DATA SUPPLIED.

☆ ☆ ☆ ☆

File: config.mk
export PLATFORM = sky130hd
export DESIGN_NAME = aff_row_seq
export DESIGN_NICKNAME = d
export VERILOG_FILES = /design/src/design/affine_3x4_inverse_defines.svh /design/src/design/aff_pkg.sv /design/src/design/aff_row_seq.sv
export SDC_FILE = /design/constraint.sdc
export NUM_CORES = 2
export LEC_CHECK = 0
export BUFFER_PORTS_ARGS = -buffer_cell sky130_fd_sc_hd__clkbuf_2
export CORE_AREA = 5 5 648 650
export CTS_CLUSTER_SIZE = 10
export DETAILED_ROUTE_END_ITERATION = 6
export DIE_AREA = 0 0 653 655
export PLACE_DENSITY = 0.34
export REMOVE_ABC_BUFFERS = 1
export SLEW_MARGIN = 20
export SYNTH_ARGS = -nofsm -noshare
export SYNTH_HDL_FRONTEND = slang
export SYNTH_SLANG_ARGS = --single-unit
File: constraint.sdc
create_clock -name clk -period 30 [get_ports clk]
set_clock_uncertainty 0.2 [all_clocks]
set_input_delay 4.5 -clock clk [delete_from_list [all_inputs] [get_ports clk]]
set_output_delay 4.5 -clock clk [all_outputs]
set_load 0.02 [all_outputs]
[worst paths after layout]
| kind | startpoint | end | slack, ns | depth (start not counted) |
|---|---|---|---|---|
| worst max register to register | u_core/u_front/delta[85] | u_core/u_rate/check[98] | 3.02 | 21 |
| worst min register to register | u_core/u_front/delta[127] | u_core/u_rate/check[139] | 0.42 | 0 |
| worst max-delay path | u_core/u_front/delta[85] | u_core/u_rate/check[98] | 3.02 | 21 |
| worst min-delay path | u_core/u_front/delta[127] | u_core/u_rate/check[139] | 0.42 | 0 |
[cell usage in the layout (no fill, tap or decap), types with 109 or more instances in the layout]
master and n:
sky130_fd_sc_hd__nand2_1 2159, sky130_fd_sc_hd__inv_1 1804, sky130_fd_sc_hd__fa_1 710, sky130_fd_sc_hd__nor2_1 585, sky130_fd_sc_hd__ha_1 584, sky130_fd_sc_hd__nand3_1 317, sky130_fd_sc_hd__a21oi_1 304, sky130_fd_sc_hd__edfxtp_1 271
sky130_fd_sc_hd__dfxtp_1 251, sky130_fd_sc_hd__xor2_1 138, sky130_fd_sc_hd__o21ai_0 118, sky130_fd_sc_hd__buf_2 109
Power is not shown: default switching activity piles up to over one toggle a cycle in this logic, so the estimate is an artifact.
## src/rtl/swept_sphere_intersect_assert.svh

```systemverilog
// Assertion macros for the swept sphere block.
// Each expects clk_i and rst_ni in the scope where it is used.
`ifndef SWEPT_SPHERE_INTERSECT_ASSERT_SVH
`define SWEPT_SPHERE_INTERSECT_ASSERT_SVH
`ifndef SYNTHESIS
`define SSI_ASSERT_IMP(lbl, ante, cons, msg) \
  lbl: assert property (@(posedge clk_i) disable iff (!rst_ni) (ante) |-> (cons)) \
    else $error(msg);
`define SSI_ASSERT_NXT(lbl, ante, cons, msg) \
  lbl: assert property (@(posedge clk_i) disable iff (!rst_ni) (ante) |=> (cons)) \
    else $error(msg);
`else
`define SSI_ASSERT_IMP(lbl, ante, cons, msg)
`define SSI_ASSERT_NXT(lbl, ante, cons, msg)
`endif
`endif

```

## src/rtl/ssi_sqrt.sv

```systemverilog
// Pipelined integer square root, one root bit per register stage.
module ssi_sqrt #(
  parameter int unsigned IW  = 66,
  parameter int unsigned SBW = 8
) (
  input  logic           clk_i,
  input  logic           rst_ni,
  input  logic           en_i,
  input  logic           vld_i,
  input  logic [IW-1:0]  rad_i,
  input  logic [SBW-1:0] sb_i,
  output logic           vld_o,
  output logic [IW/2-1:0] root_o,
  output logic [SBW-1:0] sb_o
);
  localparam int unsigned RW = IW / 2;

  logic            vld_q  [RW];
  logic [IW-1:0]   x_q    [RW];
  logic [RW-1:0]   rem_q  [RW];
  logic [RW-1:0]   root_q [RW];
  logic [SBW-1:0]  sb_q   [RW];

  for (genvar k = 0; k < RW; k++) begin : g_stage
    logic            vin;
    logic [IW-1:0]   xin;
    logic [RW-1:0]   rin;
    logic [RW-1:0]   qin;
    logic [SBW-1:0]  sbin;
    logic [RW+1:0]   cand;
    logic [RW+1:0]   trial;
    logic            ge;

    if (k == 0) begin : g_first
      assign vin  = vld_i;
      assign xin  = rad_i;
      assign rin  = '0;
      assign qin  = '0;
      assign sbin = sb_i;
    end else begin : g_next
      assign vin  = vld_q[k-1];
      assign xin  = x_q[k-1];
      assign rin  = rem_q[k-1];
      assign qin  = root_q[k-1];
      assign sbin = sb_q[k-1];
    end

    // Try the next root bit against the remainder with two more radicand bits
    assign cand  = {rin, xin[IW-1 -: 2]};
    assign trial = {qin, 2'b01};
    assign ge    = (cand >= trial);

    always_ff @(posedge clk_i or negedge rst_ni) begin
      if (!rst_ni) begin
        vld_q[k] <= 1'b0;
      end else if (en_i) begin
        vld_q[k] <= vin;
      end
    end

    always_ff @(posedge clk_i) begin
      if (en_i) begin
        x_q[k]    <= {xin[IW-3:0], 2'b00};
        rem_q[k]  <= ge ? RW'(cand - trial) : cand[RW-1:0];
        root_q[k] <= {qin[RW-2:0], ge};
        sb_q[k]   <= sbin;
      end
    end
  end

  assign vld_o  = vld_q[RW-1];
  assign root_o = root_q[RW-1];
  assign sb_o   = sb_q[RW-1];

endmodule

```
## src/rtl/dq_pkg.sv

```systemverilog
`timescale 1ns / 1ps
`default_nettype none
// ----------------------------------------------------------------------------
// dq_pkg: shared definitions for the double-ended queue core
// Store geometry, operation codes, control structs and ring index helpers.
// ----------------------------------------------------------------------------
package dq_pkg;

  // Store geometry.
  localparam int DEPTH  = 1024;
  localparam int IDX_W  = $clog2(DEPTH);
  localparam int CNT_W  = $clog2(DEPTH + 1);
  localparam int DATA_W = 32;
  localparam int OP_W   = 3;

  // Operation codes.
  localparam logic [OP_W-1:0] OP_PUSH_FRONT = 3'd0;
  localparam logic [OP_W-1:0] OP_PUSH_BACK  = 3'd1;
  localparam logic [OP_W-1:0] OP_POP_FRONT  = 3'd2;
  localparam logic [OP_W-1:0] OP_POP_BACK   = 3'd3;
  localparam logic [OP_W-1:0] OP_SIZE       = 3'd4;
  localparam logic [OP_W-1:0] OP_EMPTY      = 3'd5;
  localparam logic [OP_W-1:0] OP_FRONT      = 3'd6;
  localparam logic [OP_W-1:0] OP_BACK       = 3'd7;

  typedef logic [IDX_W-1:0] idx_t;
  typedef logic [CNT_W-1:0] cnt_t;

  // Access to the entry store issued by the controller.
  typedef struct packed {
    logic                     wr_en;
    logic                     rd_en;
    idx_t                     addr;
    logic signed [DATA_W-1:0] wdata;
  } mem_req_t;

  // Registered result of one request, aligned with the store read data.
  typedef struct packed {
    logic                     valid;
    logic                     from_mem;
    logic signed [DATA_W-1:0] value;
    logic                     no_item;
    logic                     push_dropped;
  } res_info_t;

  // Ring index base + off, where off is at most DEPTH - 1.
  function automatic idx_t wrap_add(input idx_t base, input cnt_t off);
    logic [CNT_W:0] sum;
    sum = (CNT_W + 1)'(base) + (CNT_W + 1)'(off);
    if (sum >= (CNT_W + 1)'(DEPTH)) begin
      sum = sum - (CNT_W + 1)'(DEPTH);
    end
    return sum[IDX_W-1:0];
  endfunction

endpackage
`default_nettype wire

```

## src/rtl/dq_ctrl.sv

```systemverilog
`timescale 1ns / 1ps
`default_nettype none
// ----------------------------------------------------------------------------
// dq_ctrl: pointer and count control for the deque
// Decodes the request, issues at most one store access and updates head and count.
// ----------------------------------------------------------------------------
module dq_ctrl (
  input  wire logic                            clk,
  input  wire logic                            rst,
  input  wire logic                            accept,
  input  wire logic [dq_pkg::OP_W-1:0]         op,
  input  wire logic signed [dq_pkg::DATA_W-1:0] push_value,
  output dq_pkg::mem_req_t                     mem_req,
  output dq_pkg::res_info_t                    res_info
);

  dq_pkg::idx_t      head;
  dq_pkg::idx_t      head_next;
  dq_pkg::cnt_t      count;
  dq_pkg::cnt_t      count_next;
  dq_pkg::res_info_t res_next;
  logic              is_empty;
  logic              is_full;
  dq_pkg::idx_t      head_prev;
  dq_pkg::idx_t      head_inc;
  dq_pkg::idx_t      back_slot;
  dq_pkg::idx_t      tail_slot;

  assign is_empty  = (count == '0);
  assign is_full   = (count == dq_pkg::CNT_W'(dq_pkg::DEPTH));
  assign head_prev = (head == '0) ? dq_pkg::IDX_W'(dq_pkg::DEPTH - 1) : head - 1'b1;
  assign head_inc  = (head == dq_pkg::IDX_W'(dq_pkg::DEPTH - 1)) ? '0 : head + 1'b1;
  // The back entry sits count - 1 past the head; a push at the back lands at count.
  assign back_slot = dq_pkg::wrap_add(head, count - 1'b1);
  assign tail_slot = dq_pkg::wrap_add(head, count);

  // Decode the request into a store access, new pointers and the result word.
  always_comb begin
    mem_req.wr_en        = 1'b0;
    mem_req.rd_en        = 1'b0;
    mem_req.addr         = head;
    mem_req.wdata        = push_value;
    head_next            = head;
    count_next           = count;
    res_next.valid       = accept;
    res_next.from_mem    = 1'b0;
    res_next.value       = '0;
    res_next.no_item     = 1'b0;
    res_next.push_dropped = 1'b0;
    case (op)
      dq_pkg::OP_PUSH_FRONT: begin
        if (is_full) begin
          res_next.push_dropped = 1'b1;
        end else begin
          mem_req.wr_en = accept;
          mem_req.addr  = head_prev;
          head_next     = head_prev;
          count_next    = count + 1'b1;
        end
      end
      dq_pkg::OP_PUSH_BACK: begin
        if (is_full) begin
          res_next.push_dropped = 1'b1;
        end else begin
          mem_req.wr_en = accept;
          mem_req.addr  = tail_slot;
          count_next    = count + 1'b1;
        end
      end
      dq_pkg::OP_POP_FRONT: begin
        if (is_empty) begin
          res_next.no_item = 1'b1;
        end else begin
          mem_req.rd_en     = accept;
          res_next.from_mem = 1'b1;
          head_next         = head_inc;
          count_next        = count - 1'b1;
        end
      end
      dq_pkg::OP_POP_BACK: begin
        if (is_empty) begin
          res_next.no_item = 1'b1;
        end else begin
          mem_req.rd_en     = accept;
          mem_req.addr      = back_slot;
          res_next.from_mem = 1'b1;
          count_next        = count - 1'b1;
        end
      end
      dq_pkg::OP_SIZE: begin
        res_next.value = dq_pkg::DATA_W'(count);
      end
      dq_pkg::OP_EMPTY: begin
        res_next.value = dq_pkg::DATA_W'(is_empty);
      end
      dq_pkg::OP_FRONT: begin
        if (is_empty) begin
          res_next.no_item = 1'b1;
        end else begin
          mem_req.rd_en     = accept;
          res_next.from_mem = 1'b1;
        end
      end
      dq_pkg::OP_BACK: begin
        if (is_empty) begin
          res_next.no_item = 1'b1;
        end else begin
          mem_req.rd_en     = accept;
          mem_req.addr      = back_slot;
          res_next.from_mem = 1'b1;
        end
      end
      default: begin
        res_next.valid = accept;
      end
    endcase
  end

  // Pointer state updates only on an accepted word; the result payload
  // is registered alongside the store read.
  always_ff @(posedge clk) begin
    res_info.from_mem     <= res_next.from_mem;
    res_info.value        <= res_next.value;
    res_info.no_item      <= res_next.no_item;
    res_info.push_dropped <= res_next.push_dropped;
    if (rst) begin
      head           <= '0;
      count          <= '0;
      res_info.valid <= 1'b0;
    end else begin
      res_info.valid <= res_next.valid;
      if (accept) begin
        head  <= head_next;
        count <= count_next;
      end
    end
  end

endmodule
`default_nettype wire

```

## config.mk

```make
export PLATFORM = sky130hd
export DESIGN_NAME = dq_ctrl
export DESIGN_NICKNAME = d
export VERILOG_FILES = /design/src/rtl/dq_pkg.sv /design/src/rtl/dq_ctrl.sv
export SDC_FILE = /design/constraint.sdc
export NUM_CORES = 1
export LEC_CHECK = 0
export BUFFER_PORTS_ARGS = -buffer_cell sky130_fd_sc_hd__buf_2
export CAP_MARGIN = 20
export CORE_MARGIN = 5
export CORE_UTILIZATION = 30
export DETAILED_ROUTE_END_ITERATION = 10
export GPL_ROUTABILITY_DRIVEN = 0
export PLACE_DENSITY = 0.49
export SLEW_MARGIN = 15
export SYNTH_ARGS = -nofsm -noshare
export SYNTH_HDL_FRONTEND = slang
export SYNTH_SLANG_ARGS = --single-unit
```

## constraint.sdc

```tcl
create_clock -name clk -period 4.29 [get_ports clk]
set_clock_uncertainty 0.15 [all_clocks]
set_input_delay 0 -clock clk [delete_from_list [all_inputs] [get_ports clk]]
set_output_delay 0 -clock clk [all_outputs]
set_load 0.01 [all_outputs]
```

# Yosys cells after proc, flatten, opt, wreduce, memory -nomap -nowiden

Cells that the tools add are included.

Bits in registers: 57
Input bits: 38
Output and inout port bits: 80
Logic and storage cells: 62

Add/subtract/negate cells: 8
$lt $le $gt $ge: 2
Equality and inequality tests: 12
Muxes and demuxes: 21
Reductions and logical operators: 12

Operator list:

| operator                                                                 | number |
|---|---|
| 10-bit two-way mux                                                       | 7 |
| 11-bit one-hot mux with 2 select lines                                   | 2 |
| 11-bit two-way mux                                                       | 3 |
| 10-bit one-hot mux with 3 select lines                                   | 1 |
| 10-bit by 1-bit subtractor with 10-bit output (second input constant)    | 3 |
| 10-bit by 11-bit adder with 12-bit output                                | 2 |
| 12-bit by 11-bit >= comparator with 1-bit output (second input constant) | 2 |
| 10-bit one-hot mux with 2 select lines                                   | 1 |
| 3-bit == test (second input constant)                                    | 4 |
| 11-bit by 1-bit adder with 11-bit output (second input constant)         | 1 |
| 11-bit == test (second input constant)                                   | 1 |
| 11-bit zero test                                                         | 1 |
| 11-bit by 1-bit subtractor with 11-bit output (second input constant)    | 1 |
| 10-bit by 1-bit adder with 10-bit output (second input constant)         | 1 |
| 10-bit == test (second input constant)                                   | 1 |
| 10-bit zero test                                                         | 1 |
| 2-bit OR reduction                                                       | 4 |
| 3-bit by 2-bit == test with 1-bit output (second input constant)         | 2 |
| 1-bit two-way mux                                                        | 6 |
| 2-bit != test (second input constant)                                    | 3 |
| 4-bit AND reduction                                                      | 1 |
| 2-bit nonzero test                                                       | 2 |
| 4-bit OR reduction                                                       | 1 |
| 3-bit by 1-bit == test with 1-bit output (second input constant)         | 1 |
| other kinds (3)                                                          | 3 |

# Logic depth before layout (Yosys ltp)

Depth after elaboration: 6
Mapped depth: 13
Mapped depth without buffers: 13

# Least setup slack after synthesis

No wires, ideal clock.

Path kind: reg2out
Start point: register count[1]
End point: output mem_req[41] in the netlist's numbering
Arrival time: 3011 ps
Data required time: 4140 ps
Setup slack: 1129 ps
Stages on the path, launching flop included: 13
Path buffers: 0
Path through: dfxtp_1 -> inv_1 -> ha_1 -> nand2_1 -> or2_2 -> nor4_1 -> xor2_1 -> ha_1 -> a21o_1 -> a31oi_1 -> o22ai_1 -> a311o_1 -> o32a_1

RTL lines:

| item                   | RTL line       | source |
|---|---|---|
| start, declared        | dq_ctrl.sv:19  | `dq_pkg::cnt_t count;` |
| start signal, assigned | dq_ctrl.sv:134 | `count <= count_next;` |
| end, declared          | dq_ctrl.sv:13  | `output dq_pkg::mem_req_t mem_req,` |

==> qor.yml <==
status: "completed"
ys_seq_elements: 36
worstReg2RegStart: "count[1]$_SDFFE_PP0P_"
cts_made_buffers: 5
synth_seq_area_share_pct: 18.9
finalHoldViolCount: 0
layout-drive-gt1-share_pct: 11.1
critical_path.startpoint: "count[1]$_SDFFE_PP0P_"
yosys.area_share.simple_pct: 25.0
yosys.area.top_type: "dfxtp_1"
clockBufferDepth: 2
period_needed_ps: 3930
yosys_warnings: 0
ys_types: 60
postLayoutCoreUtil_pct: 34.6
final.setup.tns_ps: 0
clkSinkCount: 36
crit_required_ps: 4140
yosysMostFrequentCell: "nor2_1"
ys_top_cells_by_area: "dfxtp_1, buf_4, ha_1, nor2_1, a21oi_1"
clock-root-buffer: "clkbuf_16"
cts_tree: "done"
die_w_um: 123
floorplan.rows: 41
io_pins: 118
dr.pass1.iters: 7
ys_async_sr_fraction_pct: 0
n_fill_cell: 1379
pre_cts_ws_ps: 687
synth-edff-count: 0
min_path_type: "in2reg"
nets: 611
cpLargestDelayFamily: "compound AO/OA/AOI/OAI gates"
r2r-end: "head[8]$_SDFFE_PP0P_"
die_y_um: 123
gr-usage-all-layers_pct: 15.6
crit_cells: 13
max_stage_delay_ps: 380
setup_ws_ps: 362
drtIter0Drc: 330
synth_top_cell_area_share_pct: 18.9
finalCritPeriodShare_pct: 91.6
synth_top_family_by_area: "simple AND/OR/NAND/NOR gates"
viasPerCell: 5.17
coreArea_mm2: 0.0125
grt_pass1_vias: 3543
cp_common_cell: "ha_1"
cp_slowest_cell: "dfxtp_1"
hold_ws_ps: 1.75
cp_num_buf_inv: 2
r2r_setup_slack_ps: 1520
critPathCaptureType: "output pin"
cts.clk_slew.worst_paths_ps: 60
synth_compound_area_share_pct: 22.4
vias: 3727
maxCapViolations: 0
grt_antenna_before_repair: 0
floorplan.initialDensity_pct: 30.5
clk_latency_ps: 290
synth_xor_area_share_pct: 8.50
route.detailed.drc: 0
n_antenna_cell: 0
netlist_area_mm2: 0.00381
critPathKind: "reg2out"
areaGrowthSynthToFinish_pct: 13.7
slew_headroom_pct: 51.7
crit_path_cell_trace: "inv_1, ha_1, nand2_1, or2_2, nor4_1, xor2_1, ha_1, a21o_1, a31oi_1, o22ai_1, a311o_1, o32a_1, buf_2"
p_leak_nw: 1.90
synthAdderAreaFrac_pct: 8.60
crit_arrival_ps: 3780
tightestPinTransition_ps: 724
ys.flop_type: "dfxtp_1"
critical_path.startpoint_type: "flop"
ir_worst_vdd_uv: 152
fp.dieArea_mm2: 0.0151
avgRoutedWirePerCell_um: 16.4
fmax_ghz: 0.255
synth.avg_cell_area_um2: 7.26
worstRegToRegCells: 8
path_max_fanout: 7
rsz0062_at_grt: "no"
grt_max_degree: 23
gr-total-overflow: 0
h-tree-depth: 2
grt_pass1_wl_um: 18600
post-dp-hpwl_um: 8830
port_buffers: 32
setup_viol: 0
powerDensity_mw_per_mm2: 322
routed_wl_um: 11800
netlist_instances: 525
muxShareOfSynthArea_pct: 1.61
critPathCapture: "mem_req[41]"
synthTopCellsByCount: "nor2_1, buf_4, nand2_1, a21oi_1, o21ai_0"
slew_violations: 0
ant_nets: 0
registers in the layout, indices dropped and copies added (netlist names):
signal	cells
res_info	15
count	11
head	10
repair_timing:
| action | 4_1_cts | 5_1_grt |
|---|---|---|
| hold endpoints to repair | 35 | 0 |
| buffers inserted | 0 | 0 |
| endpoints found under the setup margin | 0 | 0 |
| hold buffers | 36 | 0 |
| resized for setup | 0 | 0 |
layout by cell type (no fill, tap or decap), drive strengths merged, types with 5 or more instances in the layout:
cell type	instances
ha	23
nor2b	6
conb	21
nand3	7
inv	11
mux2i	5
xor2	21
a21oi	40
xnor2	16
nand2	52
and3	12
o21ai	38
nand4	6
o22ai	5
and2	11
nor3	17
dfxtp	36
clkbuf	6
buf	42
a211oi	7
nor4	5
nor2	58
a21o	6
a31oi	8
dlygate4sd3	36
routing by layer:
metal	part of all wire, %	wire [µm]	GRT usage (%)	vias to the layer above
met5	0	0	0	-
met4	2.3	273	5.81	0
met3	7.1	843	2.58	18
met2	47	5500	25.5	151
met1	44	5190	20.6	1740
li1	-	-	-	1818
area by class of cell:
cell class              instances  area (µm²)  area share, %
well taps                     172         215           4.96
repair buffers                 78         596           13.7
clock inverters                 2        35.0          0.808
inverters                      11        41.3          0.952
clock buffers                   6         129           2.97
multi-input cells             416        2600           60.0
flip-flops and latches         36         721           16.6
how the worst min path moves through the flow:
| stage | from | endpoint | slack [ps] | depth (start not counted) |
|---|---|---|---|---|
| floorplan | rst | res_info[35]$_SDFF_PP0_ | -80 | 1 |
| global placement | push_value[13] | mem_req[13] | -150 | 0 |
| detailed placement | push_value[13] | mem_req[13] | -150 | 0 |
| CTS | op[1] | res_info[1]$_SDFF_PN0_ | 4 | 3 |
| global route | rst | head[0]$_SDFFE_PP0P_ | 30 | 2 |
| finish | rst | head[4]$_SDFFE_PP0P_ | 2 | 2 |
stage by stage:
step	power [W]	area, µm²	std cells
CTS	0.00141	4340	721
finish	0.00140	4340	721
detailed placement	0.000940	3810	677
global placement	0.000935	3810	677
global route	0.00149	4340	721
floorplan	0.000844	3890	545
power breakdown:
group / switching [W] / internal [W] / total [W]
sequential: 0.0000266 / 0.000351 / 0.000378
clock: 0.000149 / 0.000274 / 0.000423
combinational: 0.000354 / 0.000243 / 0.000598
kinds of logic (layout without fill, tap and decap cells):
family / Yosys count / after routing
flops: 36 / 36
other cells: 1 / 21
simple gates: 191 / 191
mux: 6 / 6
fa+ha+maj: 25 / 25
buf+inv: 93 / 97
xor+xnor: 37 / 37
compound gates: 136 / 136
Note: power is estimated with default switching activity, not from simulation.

☆ ☆ ☆ ☆

Within the listing above, filter for lines holding the string "wdata" and copy each one.

ANSWER TO THE EXERCISE.
    logic signed [DATA_W-1:0] wdata;
    mem_req.wdata        = push_value;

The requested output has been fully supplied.